Bomb Blasts Stability on Election Eve

The explosion of a bomb in Moscow's Metro looks much like the work of political terrorists bent on destabilizing the situation in Russia on the eve of elections. They must not be allowed to succeed.

If the bomb was indeed placed by political terrorists -- and that is still only a hypothesis -- they have already done much of the harm they set out to do. The bomb has claimed four innocent lives and wounded 12 others, providing grisly proof of how vulnerable Russian society is to this sort of attack.

For years, with every political campaign and each new Russian offensive in Chechnya, Muscovites have been living in expectation of a terrorist attack on the Metro, knowing full well that it cannot be defended. Now these fears have been realized.

But whether the explosion was related to the war in Chechnya, Sunday's presidential elections or just a sick mind, the effect is manifestly the same. Tuesday night's explosion has unsettled an already delicate political situation, arousing the worst fears among the electorate and creating an atmosphere of political violence in Russia's capital city.

That much harm has already been done. But it is important that this act of violence not be used to justify inflicting still greater damage on Russia's nascent democracy.

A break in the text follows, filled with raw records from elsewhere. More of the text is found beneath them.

File: src/inc/gc_pkg.sv
// Constants, field layouts and carrier types of the gated sixteen-bit counter
package gc_pkg;

    // ------------------------------------------------------------------
    // Widths and reset values
    // ------------------------------------------------------------------
    localparam int COUNT_W = 16;
    localparam int BYTE_W = 8;
    localparam int PRESC_W = 3;
    localparam int PHASE_W = 2;
    localparam logic [COUNT_W-1:0] COUNT_RESET = 16'h0000;
    localparam logic [COUNT_W-1:0] COUNT_ALL_ONES = 16'hffff;
    localparam logic [PRESC_W-1:0] PRESC_RESET = 3'h0;
    localparam logic [PHASE_W-1:0] PHASE_RESET = 2'h0;
    localparam logic [PHASE_W-1:0] PHASE_LAST = 2'h3;

    // ------------------------------------------------------------------
    // Crystal and start-up figures
    // ------------------------------------------------------------------
    localparam int XTAL_FREQ_MHZ_X1000 = 32768;
    localparam logic [COUNT_W-1:0] OSC_STARTUP_PRESET = 16'hfc00;
    localparam int OSC_STARTUP_EDGES = 1024;

    // ------------------------------------------------------------------
    // Field encodings
    // ------------------------------------------------------------------
    localparam logic [1:0] PRESCALE_DIV1 = 2'h0;
    localparam logic [1:0] PRESCALE_DIV2 = 2'h1;
    localparam logic [1:0] PRESCALE_DIV4 = 2'h2;
    localparam logic [1:0] PRESCALE_DIV8 = 2'h3;

    typedef enum logic [2:0] {
        SRC_INSTR = 3'b001,
        SRC_PIN = 3'b010,
        SRC_XTAL = 3'b100
    } gc_source_t;

    // ------------------------------------------------------------------
    // Carrier types
    // ------------------------------------------------------------------
    typedef struct packed {
        logic timer_on;
        logic [1:0] prescale_select;
        logic crystal_osc_enable;
        logic sync_bypass;
        gc_source_t clk_source;
        logic gate_enable;
        logic gate_polarity;
    } gc_ctrl_t;

    typedef struct packed {
        logic wr_high;
        logic wr_low;
        logic [BYTE_W-1:0] wr_data;
        logic flag_clear;
    } gc_write_t;

    typedef struct packed {
        logic [PHASE_W-1:0] q;
        logic level;
    } gc_sync_state_t;

    typedef struct packed {
        logic [COUNT_W-1:0] count;
        logic [PRESC_W-1:0] presc;
        logic [PHASE_W-1:0] phase;
        logic pend;
        logic flag;
        logic prev_pin;
        logic prev_xtal;
        logic prev_bypass;
        logic xtal_out;
    } gc_state_t;

    // Prescale terminal value for a given select code
    function automatic logic [PRESC_W-1:0] gc_presc_last(input logic [1:0] sel);
        unique case (sel)
            PRESCALE_DIV1: gc_presc_last = 3'h0;
            PRESCALE_DIV2: gc_presc_last = 3'h1;
            PRESCALE_DIV4: gc_presc_last = 3'h3;
            PRESCALE_DIV8: gc_presc_last = 3'h7;
        endcase
    endfunction

endpackage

Sadly, Mayor Yury Luzhkov has not waited for evidence before jumping to the conclusion that the bomb is the work of communist sympathizers bent on preventing the elections. Having already blamed hard-left leaders like Viktor Anpilov for the bomb that wounded his running mate Valery Shantsev on Friday, Luzhkov has decided Tuesday's bomb is "part of the same chain," the work of "reactionary political forces."

The Communist Party has denied responsibility for the bomb, proposing its own politically charged version of events. Duma security committee chairman Viktor Ilyukhin has talked of a provocation by dark forces in the government, who want a pretext for undermining a communist victory in the elections.

Both comments are hotheaded and only help the cause of the bombers. By leaping to smear their political opponents with the blood of terrorism, both sides are playing a very dangerous game.

Russia's presidential candidates should not use this tragedy to score points, but should instead stress the fundamental message that violent extremism is unacceptable whatever its source. And the fact is that nobody yet knows the source of this attack, unless they were responsible themselves.

Until clear evidence exists on who planted the bomb, the sole response should be to condemn the violence. Speculating on which of one's enemies may have been responsible only generates the insecurity and suspicion that are the goal of terrorism.